Michler's ketone, a dye intermediate and derivative of dimethylaniline, was selected for bioassay by the National Cancer Institute because of the elevated incidence of bladder cancer noted among dye manufacturing industry workers.
A bioassay for the possible carcinogenicity of technical-grade Michler's ketone was conducted using Fischer 344 rats and B6C3F1 mice. Michler's ketone was administered in the feed, at either of two concentrations, to groups of 50 male and 50 female animals of each species. Twenty animals of each sex and species were placed on test as controls. The high and low dietary concentrations of Michler's ketone were respectively, 500 and 250 ppm for male rats, 1,000 and 500 ppm for female rats, and 2,500 and 1,250 ppm for mice of both sexes. The compound was administered to rats and mice for 78 weeks. The period of compound administration was followed by an observation period of 28 weeks for male and high dose female rats, 29 weeks for low dose female rats and 13 weeks for mice.

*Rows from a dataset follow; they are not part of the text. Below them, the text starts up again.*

## Top_FFT
module Top_FFT #(
    parameter   INTEGER_SIZE = 4,
                FRACT_SIZE = 14,
                NFFT = 64
) (
    input       wire                                             clk, rst,
    input       wire                                             start_FFT,
    input       wire    signed  [INTEGER_SIZE+FRACT_SIZE-1:0]    serial_in_r, serial_in_i,
    output      wire    signed  [INTEGER_SIZE+FRACT_SIZE-1:0]    serial_out_r, serial_out_i,
    output      wire                                             end_FFT, data_valid_FFT
);
==> flow/config.mk <==
export PLATFORM = sky130hd
export DESIGN_NAME = Top_FFT
export DESIGN_NICKNAME = Top_FFT
export VERILOG_FILES = /design/flow/design.v
export SDC_FILE = /design/flow/constraint.sdc
export NUM_CORES = 4
export LEC_CHECK = 0
export ABC_AREA = 1
export CAP_MARGIN = 0
export CORE_MARGIN = 2
export CORE_UTILIZATION = 72
export CTS_CLUSTER_DIAMETER = 372
export CTS_CLUSTER_SIZE = 99
export PLACE_DENSITY = 0.6
export SLEW_MARGIN = 20
==> flow/constraint.sdc <==
create_clock -name core_clock -period 4.34 [get_ports {clk}]
set_input_delay 0.8680 -clock core_clock [delete_from_list [all_inputs] [get_ports {clk}]]
set_output_delay 0.8680 -clock core_clock [all_outputs]
set_load 0.01 [all_outputs]
run.sh (not shown) runs the stock make flow with config.mk's settings and CLKGATE_MAP_FILE=.
The first run aborted during global routing.
Rerun with:
Settings changed: ABC_AREA 1 to default, CAP_MARGIN 0 to 20, CORE_UTILIZATION 72 to 64, CTS_CLUSTER_DIAMETER 372 to default, CTS_CLUSTER_SIZE 99 to default.
Clock period 4.34 ns to 12.6 ns, I/O delays scaled along.
Now the flow passed the timing, design-rule and antenna checks.
Die area goes up by 8.2%.
Synthesized area came out lower by 3.8%.
Synthesized cell count is lower by 16%.
Rerun with:
Settings changed: CORE_UTILIZATION 64 to 70.
Clock period 12.6 ns to 8.97 ns, I/O delays scaled along.
Effect:
- sequential share of layout area went down by 0.25 points
- synthesized area does not change
- clock-buffer cell count rose by 5
- clock skew rises by 0.051 ns
- final area rises slightly
Rerun with:
Settings changed: CORE_UTILIZATION 70 to 40.
Clock period 8.97 ns to 10.7 ns, I/O delays scaled along.
Result: The new run completed with no timing, DRC or antenna violations; count of clock-buffer cells in the layout came out higher by 3; synthesized area stays the same; maximum frequency is lower by 9.3%; cell count grows by 12%; die size went up by 74%; sequential share of layout area decreases by 0.45 points; worst setup slack gets better by 0.84 ns; routed wire length drops by 14%; flip-flop count does not change; design area rises by 1.2%; total power is lower by 17%.

---

Top_FFT again, from the RTL that the note above started with.
clock: 5.96 ns
lec_check: 0
cap_margin: 20
core_margin: 2
core_utilization: 72
cts_cluster_diameter: 396
cts_cluster_size: 100
place_density: 0.38
setup_slack_margin: 1.23
slew_margin: 20
The starting point aborted during 5_1_grt on DPL-0033.
==> next run, changes <==
ABC_AREA = 1   (was not set)
CAP_MARGIN = 5   (was 20)
CORE_UTILIZATION = 70   (was 72)
CTS_CLUSTER_DIAMETER = 72   (was 396)
CTS_CLUSTER_SIZE = 54   (was 100)
GPL_ROUTABILITY_DRIVEN = 1   (was not set)
HOLD_SLACK_MARGIN = 0.3   (was not set)
PLACE_DENSITY = not set   (was 0.38)
SETUP_SLACK_MARGIN = 1.57   (was 1.23)
TNS_END_PERCENT = 75   (was not set)
The new run died in 5_1_grt (ODB-0269); area after synthesis rose by 3.9%; synthesized cell count rose by 19%; die area rose by 6.8%.
==> next run, changes <==
ABC_AREA = not set   (was 1)
CORE_UTILIZATION = 58   (was 70)
CTS_CLUSTER_SIZE = 33   (was 54)
HOLD_SLACK_MARGIN = not set   (was 0.3)
PLACE_DENSITY_LB_ADDON = 0.05   (was not set)
SETUP_SLACK_MARGIN = -0.31   (was 1.57)
clock period = 6.32 ns   (was 5.96 ns; I/O delays follow)
The new run finished but failed the layout checks on negative setup slack. Synthesized area falls by 3.8%. Die area went up by 16%. Synthesized cell count fell by 16%.
==> next run, changes <==
ABC_AREA = 1   (was not set)
CORE_UTILIZATION = 70   (was 58)
CTS_CLUSTER_SIZE = 54   (was 33)
PLACE_DENSITY_LB_ADDON = 0.01   (was 0.05)
SETUP_SLACK_MARGIN = 1.76   (was -0.31)
clock period = 5.96 ns   (was 6.32 ns; I/O delays follow)
Now the flow did not get past 5_1_grt with GRT-0116.
Synthesized cell count goes up by 19%.
Synthesized area goes up by 3.9%.
Die size goes down by 14%.
==> next run, changes <==
ABC_AREA = not set   (was 1)
CAP_MARGIN = 20   (was 5)
CTS_CLUSTER_DIAMETER = 227   (was 72)
CTS_CLUSTER_SIZE = not set   (was 54)
GPL_ROUTABILITY_DRIVEN = not set   (was 1)
PLACE_DENSITY = 0.6   (was not set)
PLACE_DENSITY_LB_ADDON = not set   (was 0.01)
SETUP_SLACK_MARGIN = not set   (was 1.76)
TNS_END_PERCENT = not set   (was 75)
clock period = 7.41 ns   (was 5.96 ns; I/O delays follow)
Effect: Now the flow reached the layout checks and failed them: negative setup slack; die area falls by 3.7%; area after synthesis falls by 3.8%; synthesized cell count falls by 16%.
==> next run, changes <==
CORE_UTILIZATION = 40   (was 70)
CTS_CLUSTER_DIAMETER = not set   (was 227)
clock period = 13.3 ns   (was 7.41 ns; I/O delays follow)
Now the flow passed the timing, design-rule and antenna checks.
Final area shrinks by a few percent.
Sequential power shrinks by well over a third.
Wire length shrinks by about a fifth.
Synthesized cell count does not change.
Power and IR drop assume default switching activity.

There were significant positive associations between the concentrations of Michler's ketone administered and mortality in rats and mice of both sexes. Adequate numbers of animals in all groups survived sufficiently long to be at risk from late-developing tumors. There was distinct dose-related mean body weight depression in female rats and in mice of both sexes, and the mean body weight among dosed male rats was slightly lower than that in controls, indicating that the concentrations of Michler's ketone administered tothese animals in this bioassay may have approximated the maximum tolerated concentrations.
There were significant positive associations between the concentrations of Michler's ketone administered and the incidences of hepatocellular carcinomas in both sexes of rats and in female mice and hemangiosarcomas in male mice. In all of these cases the high dose to control Fisher exact comparison was also significant.
Under the conditions of this bioassay, dietary administration of Michler's ketone was carcinogenic to male and female Fischer 344 rats and female B6C3F1 mice, causing hepatocellular carcinomas, and to male B6C3F1 mice, causing hemangiosarcomas.